この10年以内で日本のバラ栽培に起きる問題とは
① 葉が維持できない
昔
夏剪定まで葉が残る
秋バラがよく咲く
現在~10年以内
7〜8月に葉焼け(日射で葉が火傷)
黒星病
高温障害
で葉が落ちる。
特に
ピエール・ドゥ・ロンサール
ナエマ
オールドローズ系
などは地域によって厳しくなるでしょう。
② 巨大つるバラが難しくなる
昔は
5m以上の大型つるバラが人気でした。
しかし2050年頃には
誘引作業
高温障害
台風
の問題が大きくなります。
そのため
コンパクトなシュラブ
半つるバラ
への移行が進む可能性があります。
③ 農薬だけでは対応できなくなる
高温になるほど病害虫は増えます。
しかし一方で
農薬規制
高齢化
散布負担
も進みます。
そのため
「病気に強い品種を選ぶ」
ことが最重要になります。
問題を回避する方法
① 品種選びを変える
最も重要です。
これからのバラ栽培の成功・失敗は
品種選び次第
になるでしょう。
例えば
タイプA・Bのような
耐暑性が高い
耐病性が高い
樹勢が強い
品種を選ぶ。
これだけで難易度は大きく下がります。
② 花より葉を守る
昭和
「花を咲かせる」
これからは
強い日照による葉の火傷から守る
葉が残れば秋に咲きます。
葉が落ちれば秋は期待できません。
③ 夏は休ませる
今後は
6月中旬〜9月上旬
つぼみをつんで花を咲かせない...休ませる栽培が一般化するかもしれません。
したがって四季咲きバラは実質的に春と秋の二季咲きに
返り咲き性のバラなら春のみの1季咲きになるかもしれません
摘蕾
半日陰管理
遮光
は、これからの栽培法です。
つまり、夏に咲かせること自体が株の負担になり、
「休ませるほうが秋の花が良くなる」という流れが強まっています。
④ 株数を減らす
昔は50株から100株
現在 10〜20株を丁寧に育てる
という方向へ変わっています。
高齢化も考えると、
「10株ていどの少数精鋭」
が主流になる可能性があります。
一言で言うと
昭和のバラ栽培は
「好きなバラを育てる時代」
でした。
2050年のバラ栽培は
「気候に合うバラを選ぶ時代」
になるでしょう。
そして回避策は意外とシンプルです。
病気に強く、暑さに強い品種を選び、夏は無理をさせない。
これが日本でバラを長く楽しむための基本になると思います。
| 項目 | これからのバラ栽培 |
|---|---|
| 基本の考え方 | 気候に合うバラを選ぶ |
| 最重要ポイント | 葉を守る |
| 品種選び | 耐暑性・耐病性重視 タイプA・Bのような初心者でも容易な品種を中心にする 初心者段階でタイプC・Dは早計 |
| 夏の管理 | 摘蕾して休ませる |
| 日差し対策 | 遮光・半日陰が重要 |
| 水やり | 鉢温・地温を下げる工夫も必要 |
| 病気対策 | 品種選び+環境づくりが中心 |
| 大型つるバラ | 管理負担が増える。

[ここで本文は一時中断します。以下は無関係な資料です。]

==> design/flow/design.v <==
`timescale 1ns / 1ps
module dualPortRAM(clk,rst,wr_en,rd_en,din,wr_add,rd_add,dout);
	input clk,rst;
	input wr_en, rd_en;
	input [5:0] wr_add,rd_add;
	input [7:0] din;
	output reg [7:0] dout;
	reg [7:0] ram [63:0];
	integer i;
	always@(posedge clk or posedge rst)begin
		if(rst)begin
			for(i=0;i<64;i=i+1)begin
				ram[i] <= 8'd0;
			end
			dout <=8'd0;
		end
		else begin
			if(wr_en)begin
				ram[wr_add] <= din;
			end
			if(rd_en)begin
				dout <= ram[rd_add];
			end
		end
	end
endmodule
==> design/flow/run.sh <==
#!/bin/bash
# the make line also repeats each setting of config.mk as NAME=value (left out here)
make -C /OpenROAD-flow-scripts/flow DESIGN_CONFIG=/design/flow/config.mk WORK_HOME=/design/flow/orfs CLKGATE_MAP_FILE= finish
==> design/flow/config.mk <==
export PLATFORM = sky130hd
export DESIGN_NAME = dualPortRAM
export DESIGN_NICKNAME = dualPortRAM
export VERILOG_FILES = /design/flow/design.v
export SDC_FILE = /design/flow/constraint.sdc
export NUM_CORES = 4
export LEC_CHECK = 0
export ABC_AREA = 1
export CAP_MARGIN = 5
export CORE_MARGIN = 2
export CORE_UTILIZATION = 67
export SETUP_SLACK_MARGIN = 0.65
export SLEW_MARGIN = 20
==> design/flow/constraint.sdc <==
create_clock -name core_clock -period 2.22 [get_ports {clk}]
set_input_delay 0.4440 -clock core_clock [delete_from_list [all_inputs] [get_ports {clk}]]
set_output_delay 0.4440 -clock core_clock [all_outputs]
set_load 0.01 [all_outputs]
==> run summary, run 1 <==
run results: drt initial violations 3,275, IO buf count 31, NumNets Final 3,207, Longest Clk Path Bufs 3, crit path capture type output pin, clock-net power 8.84 mW, GR Overflow Total 0, global-route wire length before repair 129,000 µm, critical path endpoint dout[3], clock insertion delay at the later pin of the skew report 0.61 ns, logic area 0.0106 mm², via count 23,625, Tmin final 1.67 ns, synth-to-layout area growth 26.7%, OpenROAD warnings 31, initial antenna violation count 1, Pre-antenna DRT Iters 7, Worst Path Max Fanout 2, Total Wirelength 85,800 µm, fraction of registers with async set/reset 100%, Synth Seq Share 55.7%, met3 usage 10.7%, Seq power 11.6 mW, Int Power 16.9 mW, htree depth 2, max cap viols 0, chip area 0.0364 mm², Synth mux share 0%, Simple-Gate Fraction of Synth Area 29.4%, Yosys top cell area share 55.7%, actual slew at the worst max-slew pin 0.592 ns, R2R Path Start ram[38][0]$_DFFE_PP0P_, status complete, no violations, share of power burned in registers 49.9%, r2r endpoint dout[0]$_DFFE_PP0P_, Synthesized Nets 2,996, clock share of power 38.2%, DRC violations left 0, Crit path arrival time 1.23 ns, Max Slew Vio Count 0, wire per inst 23.4 µm, Vias/cell 6.43, final instance area 0.0296 mm², Final ANT Viol Nets 0, FP Core Util 67.8%, Diodes inserted 0, Post-Syn Area 0.0234 mm², CP delay by family, top flip-flops, YS warnings 2, CTS tree done, Cell Type Count 19, FF-to-FF path depth 8, setup violators final 0, Synth flops 520, WS Path Type reg2out, fill count 1,918, grt met1 use 59.5%, number of global-route vias before repair 22,693, Worst Hold Class in2async, maximum vdd ir drop 0.743 mV, Lkg Pwr 14.8 nW, CTS root buf clkbuf_16, flop-to-flop setup slack 0.71 ns, setup_tns 0 ns, die extent in x 191 µm, clock-pin slew on the worst setup and hold paths 0.07 ns, adder share 0%, RSZ-0062 raised after global routing true, area leader, netlist dfrtp_1, GR peak layer met2, Hold-fix buffers, CTS 0, slowest library cell on the worst path dfrtp_2, CP bufs+invs 1, crit path from dout[3]$_DFFE_PP0P_, period utilization 75.4%, WP data required 1.78 ns, core area 0.0345 mm², DP HPWL 53,200 µm, clock sinks 520, Flop area 0.0130 mm², cell count after synthesis 2,972, # rows 68, GRT Util Overall 47.5%, Layout Skew 0.0206 ns, max frequency 597 MHz, Top logic family simple AND/OR/NAND/NOR gates, GPL Wtd Cong 1.05, GR Layer Usage met2 72.7%, Psw 6.30 mW, I/O pin count 32, Comb power frac 11.9%, dpl cell area 0.0262 mm², yosys aoi share 11.3%, CTS Buf Count 52, Main synth FF type dfrtp_1, XOR/XNOR Area Share 0%, P_comb 2.76 mW, CP Depth 1, heaviest power group registers, switch share 27.2%, Slew HR 60.4%, CP startpoint kind flop, Final Hold Vio Count 0, Top cells by area dfrtp_1 (56%), nand2_1 (18%), o21ai_0 (10%), EDFF count, synth 0, largest net degree at the start of global routing 93, commonest cells in the netlist nand2_1 (1,146), dfrtp_1 (520), o21ai_0 (488), nand3_1 (289), nor2_1 (264), ys cells 2,972, max incr delay on CP 0.48 ns, YS chip area 0.0234 mm², PD cells 783 mW/mm², die height 191 µm, count leader, synth nand2_1, Avg Synthesized Cell Area 7.86 µm², CP Cell Sequence buf_6
metrics by stage:
stage	utilization, %	power (mW)	instances	hold slack, ns	worst slack, ns
after floorplan	-	12.9	2972	0.453	-5.29
after global placement	76.2	13.8	3551	0.466	-0.797
after detailed placement	76.2	14.0	3551	0.473	-0.870
after CTS	83.1	22.9	3661	0.185	0.557
after global routing	85.9	23.9	3674	0.196	0.533
final	85.9	23.2	3674	0.194	0.545
final cells by class:
class	count	area share, %
Sequential cell	520	44.0
Multi-Input combinational cell	2237	35.7
Timing Repair Buffer	325	12.0
Clock buffer	72	5.10
Tap cell	455	1.92
Inverter	47	0.744
Clock inverter	18	0.575
routing by layer:
| metal | share of wire, % | up-vias |
|---|---|---|
| met5 | 0.015 | - |
| met4 | 7.7 | 2 |
| met1 | 35 | 11168 |
| li1 | - | 10062 |
| met2 | 45 | 1907 |
| met3 | 12 | 486 |
repair_timing:
action / 4_1_cts / 5_1_grt
resized: 214 / 240
endpoints found under the hold margin: 0 / 0
buffers inserted: 14 / 11
setup endpoints to repair: 360 / 118
cloned: 6 / 2
pin swaps: 30 / 112
==> run 2: changes to the inputs <==
CAP_MARGIN = 20   (was 5)
CELL_PAD_IN_SITES_GLOBAL_PLACEMENT = 2   (was not set)
CORE_MARGIN = 10   (was 2)
CORE_UTILIZATION = 40   (was 67)
CTS_CLUSTER_SIZE = 54   (was not set)
GPL_TIMING_DRIVEN = 1   (was not set)
HOLD_SLACK_MARGIN = 0.24   (was not set)
MIN_ROUTING_LAYER = met2   (was not set)
SETUP_SLACK_MARGIN = not set   (was 0.65)
SLEW_MARGIN = 40   (was 20)
TNS_END_PERCENT = 20   (was not set)
clock period = 3.6 ns   (was 2.22 ns; I/O delays follow)
==> run 2 against run 1 <==
Still clean on timing, DRC and antenna. First-iteration DRC count up 87%. Worst hold slack improved by 0.29 ns. Clock skew up 0.010 ns. Power decreased by 36%. Clock-buffer cell count grew 17. Synthesized area unchanged. Non-clock buffer count down 167. Global-route usage down 5.6 points. Critical path type is now in2reg.
==> run summary, run 2 <==
run results: P_comb 1.47 mW (was 2.76 mW), Psw 4.13 mW (was 6.30 mW), Inst Count DP 3,727 (was 3,551), CP bufs+invs 5 (was 1), Int Power 10.6 mW (was 16.9 mW), Top cells by area dfrtp_1 (56%), nand2_1 (18%), o21ai_0 (10%) (unchanged), die extent in x 262 µm (was 191 µm), wire per inst 25.0 µm (was 23.4 µm), GR peak layer met3 (was met2), ys cells 2,972 (unchanged), DRC violations left 0 (unchanged), chip area 0.0684 mm² (was 0.0364 mm²), period utilization 87.0% (was 75.4%), PD cells 545 mW/mm² (was 783 mW/mm²), Total Wirelength 96,100 µm (was 85,800 µm), DP HPWL 60,400 µm (was 53,200 µm), WHS Endpoint ram[39][6]$_DFFE_PP0P_, dpl cell area 0.0251 mm² (was 0.0262 mm²), clock-pin slew on the worst setup and hold paths 0.06 ns (was 0.07 ns), met3 usage 57.1% (was 10.7%), critical path endpoint dout[5]$_DFFE_PP0P_ (was dout[3]), CP startpoint kind primary input (was flop), setup_tns 0 ns (unchanged), area leader, netlist dfrtp_1 (unchanged), R2R Path Start ram[32][5]$_DFFE_PP0P_ (was ram[38][0]$_DFFE_PP0P_), clock sinks 520 (unchanged), Seq power 7.10 mW (was 11.6 mW), NumNets Final 3,048 (was 3,207), largest net degree at the start of global routing 123 (was 93), Simple-Gate Fraction of Synth Area 29.4% (unchanged), max cap viols 0 (unchanged), adder share 0% (unchanged), Vias/cell 7.74 (was 6.43), CTS Buf Count 60 (was 52), die height 262 µm (was 191 µm), Flop area 0.0130 mm² (about the same), commonest cells in the netlist nand2_1 (1,146), dfrtp_1 (520), o21ai_0 (488), nand3_1 (289), nor2_1 (264) (unchanged), share of power burned in registers 48.1% (was 49.9%), maximum vdd ir drop 0.535 mV (was 0.743 mV), switch share 28.0% (was 27.2%), core area 0.0578 mm² (was 0.0345 mm²), I/O pin count 32 (unchanged), Comb power frac 9.9% (was 11.9%), post-CTS sizing 0 (was 214), max incr delay on CP 0.69 ns (was 0.48 ns), crit path from rd_add[4] (was dout[3]$_DFFE_PP0P_), Pre-antenna DRT Iters 10 (was 7), Final Hold Vio Count 0 (unchanged), Synth flops 520 (unchanged), Synth Seq Share 55.7% (unchanged), Final ANT Viol Nets 0 (unchanged), htree depth 2 (unchanged), Slew HR 39.9% (was 60.4%), YS warnings 2 (unchanged), global-route wire length before repair 140,000 µm (was 129,000 µm), clock insertion delay at the later pin of the skew report 0.67 ns (was 0.61 ns), grt met1 use 0% (was 59.5%), min-delay src ram[39][6]$_DFFE_PP0P_, CTS tree done (unchanged), count leader, synth nand2_1 (unchanged), WS Path Type in2reg (was reg2out), Synthesized Nets 2,996 (unchanged), Max Slew Vio Count 0 (unchanged), RSZ-0062 raised after global routing false (was true), CP Cell Sequence clkdlybuf4s50_1 -> inv_2 -> nand2_1 -> buf_4 -> inv_2 -> buf_12 -> nand4_1 -> nand2_1 -> nor2_1 -> nand2_1 -> nor2_1 -> nand3_1 -> o21bai_1 -> nand2_1 (was buf_6), Hold-fix buffers, CTS 0 (unchanged), yosys aoi share 11.3% (unchanged), EDFF count, synth 0 (unchanged), actual slew at the worst max-slew pin 0.899 ns (was 0.592 ns), number of global-route vias before repair 31,347 (was 22,693), FF-to-FF path depth 8 (unchanged), XOR/XNOR Area Share 0% (unchanged), GR Layer Usage met2 46.6% (was 72.7%), fin cells 3,844 (was 3,674), clock share of power 42.0% (was 38.2%), max frequency 319 MHz, Avg Synthesized Cell Area 7.86 µm² (unchanged), Crit path arrival time 3.67 ns (was 1.23 ns), flop-to-flop setup slack 1.50 ns (was 0.71 ns), Layout Skew 0.0308 ns (was 0.0206 ns), heaviest power group registers (unchanged), via count 29,759 (was 23,625), Cell Type Count 19 (unchanged), Post-Syn Area 0.0234 mm² (unchanged), logic area 0.00955 mm² (was 0.0106 mm²), drt initial violations 6,117 (was 3,275), fill count 5,845 (was 1,918), FP Core Util 40.4% (was 67.8%), CTS root buf clkbuf_16 (unchanged), post-CTS setup buffers 0 (was 14), final instance area 0.0271 mm² (was 0.0296 mm²), Hold Path Depth 2, CP delay by family, top simple AND/OR/NAND/NOR gates (was flip-flops), synth-to-layout area growth 16.1% (was 26.7%), Worst Hold Class reg2reg (was in2async), setup violators final 0 (unchanged), Tmin final 3.13 ns, GRT Util Overall 41.8% (was 47.5%), Main synth FF type dfrtp_1 (unchanged), r2r endpoint dout[5]$_DFFE_PP0P_ (was dout[0]$_DFFE_PP0P_), YS chip area 0.0234 mm² (unchanged), crit path capture type flop (was output pin), WP data required 4.14 ns (was 1.78 ns), Synth mux share 0% (unchanged), IO buf count 31 (unchanged), cell count after synthesis 2,972 (unchanged), status complete, no violations (unchanged), fraction of registers with async set/reset 100% (unchanged), initial antenna violation count 0 (was 1), Worst Path Max Fanout 39 (was 2), CP Depth 14 (was 1), Top logic family simple AND/OR/NAND/NOR gates (unchanged), GPL Wtd Cong 1.02 (was 1.05), most frequent CP cell nand2_1, Longest Clk Path Bufs 3 (unchanged), GR Overflow Total 0 (unchanged), Min Hold Slack 0.482 ns (was 0.194 ns), OpenROAD warnings 32 (was 31), clock-net power 6.21 mW (was 8.84 mW), Lkg Pwr 13.5 nW (was 14.8 nW), slowest library cell on the worst path clkdlybuf4s50_1 (was dfrtp_2), # rows 88 (was 68), Yosys top cell area share 55.7% (unchanged)
## run 2: per-layer routing
metal | up-vias | wire length [µm]
li1 | 9707 | -
met1 | 10411 | 0
met2 | 8604 | 43500
met3 | 985 | 41500
met4 | 52 | 9750
met5 | - | 1410
## run 2: final cells by class
cell class	count	share of cell area, %
flip-flops and latches	520	48.0
multi-input cells	2237	35.2
clock buffers	89	6.46
repair buffers	158	5.43
well taps	765	3.53
inverters	47	0.665
clock inverters	14	0.536
diodes	14	0.129
## run 2: stage by stage
| step | util (%) | worst slack [ns] | total power, mW |
|---|---|---|---|
| 2_1_floorplan | - | -4.18 | 7.94 |
| 3_3_place_gp | 43.5 | 0.0428 | 8.50 |
| 3_5_place_dp | 43.5 | 0.0685 | 8.56 |
| 4_1_cts | 46.8 | 0.745 | 14.6 |
| 5_1_grt | 46.8 | 0.385 | 15.2 |
| 6_report | 46.9 | 0.468 | 14.8 |
==> run 3: changes to the inputs <==
ABC_AREA = 0   (was 1)
CELL_PAD_IN_SITES_GLOBAL_PLACEMENT = not set   (was 2)
CORE_MARGIN = 2   (was 10)
CORE_UTILIZATION = 69   (was 40)
CTS_CLUSTER_DIAMETER = 44   (was not set)
CTS_CLUSTER_SIZE = 46   (was 54)
GPL_ROUTABILITY_DRIVEN = 1   (was not set)
HOLD_SLACK_MARGIN = not set   (was 0.24)
MIN_ROUTING_LAYER = not set   (was met2)
PLACE_DENSITY_LB_ADDON = 0.04   (was not set)
SETUP_SLACK_MARGIN = -0.2   (was not set)
SLEW_MARGIN = 20   (was 40)
TNS_END_PERCENT = not set   (was 20)
clock period = 2.12 ns   (was 3.6 ns; I/O delays follow)
==> run 3 against run 2 <==
Wire length up 7.4%. Largest cell class unchanged. Power up 67%. Sequential share of layout area down 4.2 points. Die size down 47%. Now fails the layout checks on setup timing.
==> run summary, run 3 <==
run results: status failed layout checks (was complete, no violations), layout check faults setup timing, crit path capture type flop (unchanged), Simple-Gate Fraction of Synth Area 10.4% (was 29.4%), fraction of registers with async set/reset 100% (unchanged), Layout Skew 0.0349 ns (was 0.0308 ns), Slew HR 34.6% (was 39.9%), r2r endpoint dout[4]$_DFFE_PP0P_ (was dout[5]$_DFFE_PP0P_), # rows 67 (was 88), switch share 28.5% (was 28.0%), clock insertion delay at the later pin of the skew report 0.64 ns (was 0.67 ns), Hold-fix buffers, CTS 0 (unchanged), Top cells by area dfrtp_1 (55%), mux2_2 (25%), nand3_1 (3.0%) (was dfrtp_1 (56%), nand2_1 (18%), o21ai_0 (10%)), Worst Hold Class in2reg (was reg2reg), area leader, netlist dfrtp_1 (unchanged), setup_tns -1.24 ns (was 0 ns), Pre-antenna DRT Iters 8 (was 10), Worst Path Max Fanout 17 (was 39), number of global-route vias before repair 21,137 (was 31,347), Min Hold Slack 0.256 ns (was 0.482 ns), critical path endpoint dout[4]$_DFFE_PP0P_ (was dout[5]$_DFFE_PP0P_), htree depth 2 (unchanged), commonest cells in the netlist mux2_2 (521), dfrtp_1 (520), nand3_1 (143), clkbuf_1 (107), a32oi_1 (78) (was nand2_1 (1,146), dfrtp_1 (520), o21ai_0 (488), nand3_1 (289), nor2_1 (264)), Max Slew Vio Count 0 (unchanged), post-route setup slack -0.235 ns (was 0.468 ns), Top logic family multiplexers (was simple AND/OR/NAND/NOR gates), global-route wire length before repair 148,000 µm (was 140,000 µm), Hold Path Depth 2 (unchanged), Comb power frac 12.5% (was 9.9%), CP startpoint kind primary input (unchanged), setup violators final 25 (was 0), Int Power 17.7 mW (was 10.6 mW), I/O pin count 32 (unchanged), Seq power 12.2 mW (was 7.10 mW), Psw 7.05 mW (was 4.13 mW), P_comb 3.09 mW (was 1.47 mW), drt initial violations 4,178 (was 6,117), Crit path arrival time 2.84 ns (was 3.67 ns), Post-Syn Area 0.0238 mm² (was 0.0234 mm²), crit path from rd_add[3] (was rd_add[4]), fin cells 2,625 (was 3,844), Main synth FF type dfrtp_1 (unchanged), CTS Buf Count 48 (was 60), YS warnings 2 (unchanged), Synth mux share 25.0% (was 0%), min-delay src din[6] (was ram[39][6]$_DFFE_PP0P_), flop-to-flop setup slack -0.17 ns (was 1.50 ns), WS Path Type in2reg (unchanged), Longest Clk Path Bufs 3 (unchanged), GRT Util Overall 58.7% (was 41.8%), fill count 1,498 (was 5,845), PD cells 833 mW/mm² (was 545 mW/mm²), maximum vdd ir drop 1.14 mV (was 0.535 mV), max frequency 425 MHz, clock-net power 9.44 mW (was 6.21 mW), clock share of power 38.2% (was 42.0%), CP delay by family, top simple AND/OR/NAND/NOR gates (unchanged), Final ANT Viol Nets 0 (unchanged), via count 21,063 (was 29,759), IO buf count 31 (unchanged), Cell Type Count 60 (was 19), DRC violations left 0 (unchanged), CP bufs+invs 3 (was 5), max cap viols 0 (unchanged), chip area 0.0360 mm² (was 0.0684 mm²), DP HPWL 67,000 µm (was 60,400 µm), Synthesized Nets 1,875 (was 2,996), Synth flops 520 (unchanged), clock-pin slew on the worst setup and hold paths 0.07 ns (was 0.06 ns), initial antenna violation count 8 (was 0), OpenROAD warnings 27 (was 32), GR Overflow Total 0 (unchanged), Avg Synthesized Cell Area 12.8 µm² (was 7.86 µm²), die height 190 µm (was 262 µm), WP data required 2.61 ns (was 4.14 ns), WHS Endpoint ram[7][6]$_DFFE_PP0P_ (was ram[39][6]$_DFFE_PP0P_), CTS tree done (unchanged), NumNets Final 2,159 (was 3,048), CP Cell Sequence clkbuf_2 -> buf_6 -> and4_2 -> and2_1 -> buf_4 -> a32oi_1 -> nand4_1 -> nor4b_4 -> a21oi_1 (was clkdlybuf4s50_1 -> inv_2 -> nand2_1 -> buf_4 -> inv_2 -> buf_12 -> nand4_1 -> nand2_1 -> nor2_1 -> nand2_1 -> nor2_1 -> nand3_1 -> o21bai_1 -> nand2_1), yosys aoi share 6.78% (was 11.3%), Vias/cell 8.02 (was 7.74), synth-to-layout area growth 24.8% (was 16.1%), R2R Path Start ram[50][4]$_DFFE_PP0P_ (was ram[32][5]$_DFFE_PP0P_), XOR/XNOR Area Share 0% (unchanged), CP Depth 9 (was 14), core area 0.0337 mm² (was 0.0578 mm²), heaviest power group registers (unchanged), clock sinks 520 (unchanged), CTS root buf clkbuf_16 (unchanged), Final Hold Vio Count 0 (unchanged), Inst Count DP 2,532 (was 3,727), Total Wirelength 103,000 µm (was 96,100 µm), Lkg Pwr 14.1 nW (was 13.5 nW), YS chip area 0.0238 mm² (was 0.0234 mm²), Synth Seq Share 54.7% (was 55.7%), GPL Wtd Cong 1.06 (was 1.02), adder share 0% (unchanged), share of power burned in registers 49.3% (was 48.1%), period utilization 111% (was 87.0%), slowest library cell on the worst path nor4b_4 (was clkdlybuf4s50_1), wire per inst 39.3 µm (was 25.0 µm), FP Core Util 70.6% (was 40.4%), actual slew at the worst max-slew pin 0.978 ns (was 0.899 ns), ys cells 1,851 (was 2,972), Tmin final 2.35 ns, cell count after synthesis 1,851 (was 2,972), die extent in x 190 µm (was 262 µm), max incr delay on CP 0.56 ns (was 0.69 ns), EDFF count, synth 0 (unchanged), FF-to-FF path depth 6 (was 8), count leader, synth mux2_2 (was nand2_1), largest net degree at the start of global routing 65 (was 123), Yosys top cell area share 54.7% (was 55.7%)
==> run 3: layout make-up <==
class	count	area, µm²	area share [%]
diodes	4	10.0	0.0337
well taps	448	561	1.89
clock buffers	53	1260	4.25
flip-flops and latches	520	13000	43.9
inverters	1	7.51	0.0253
repair buffers	398	4070	13.7
multi-input cells	1166	10300	34.8
clock inverters	35	422	1.42
==> run 3: per-stage QoR <==
stage	total power [mW]	area [µm²]	util, %	setup WS [ns]
2_1_floorplan	13.7	23800	-	-5.37
3_3_place_gp	14.8	27800	82.5	-1.34
3_5_place_dp	15.1	27800	82.5	-1.38
4_1_cts	24.3	29600	88.0	-0.155
5_1_grt	25.1	29700	88.0	-0.159
6_report	24.7	29700	88.0	-0.235
==> run 3: repair_timing <==
item / in CTS / in global routing
gates resized: 43 / 22
buffers inserted: 2 / 1
endpoints found under the setup margin: 8 / 6
pin swaps: 9 / 8
==> run 3: per-layer routing <==
layer | vias up | GRT usage, % | part of all wire (%) | wire (µm)
met5 | - | 1.65 | 0.12 | 121
met4 | 8 | 44.5 | 11 | 11400
li1 | 7564 | - | - | -
met3 | 882 | 30.7 | 17 | 17600
met1 | 10249 | 68.8 | 32 | 32700
met2 | 2360 | 81.6 | 40 | 41400
==> run 4: changes to the inputs <==
ABC_AREA = not set   (was 0)
CAP_MARGIN = 5   (was 20)
CORE_UTILIZATION = 72   (was 69)
CTS_CLUSTER_DIAMETER = 90   (was 44)
CTS_CLUSTER_SIZE = 23   (was 46)
GPL_ROUTABILITY_DRIVEN = not set   (was 1)
GPL_TIMING_DRIVEN = not set   (was 1)
PLACE_DENSITY = 0.65   (was not set)
PLACE_DENSITY_LB_ADDON = not set   (was 0.04)
SETUP_SLACK_MARGIN = -0.15   (was -0.2)
clock period = 1.98 ns   (was 2.12 ns; I/O delays follow)
==> run 4 against run 3 <==
Still fails the layout checks on setup timing. Worst hold slack lost 0.19 ns. Critical path type unchanged. Critical path depth is the same. Synthesized area unchanged. Sequential share of layout area rose by 1.1 points. Register-to-register slack got worse by 0.03 ns. Synthesized cell count did not move. Core utilization is 0.99 points higher. Highest routed layer unchanged. Clock-buffer cell count down 26.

維持が困難に |
| おすすめの樹形 | 木立・半つる・コンパクト品種 |
| 株数 | 少数精鋭で管理 |
| 秋バラ | 夏に葉を残せるかで決まる |
| 高齢者の栽培 | 株数を減らすことが大切 |
| 成功の条件 | 無理をさせない |
| 失敗しやすい例 | 夏に咲かせすぎる、弱い品種を選ぶ |
| 回避策 | 耐暑性品種、遮光、摘蕾、鉢温対策 |
まとめると、
これからのバラ栽培は「花を咲かせる技術」より、「夏に葉を残す技術」が重要になります。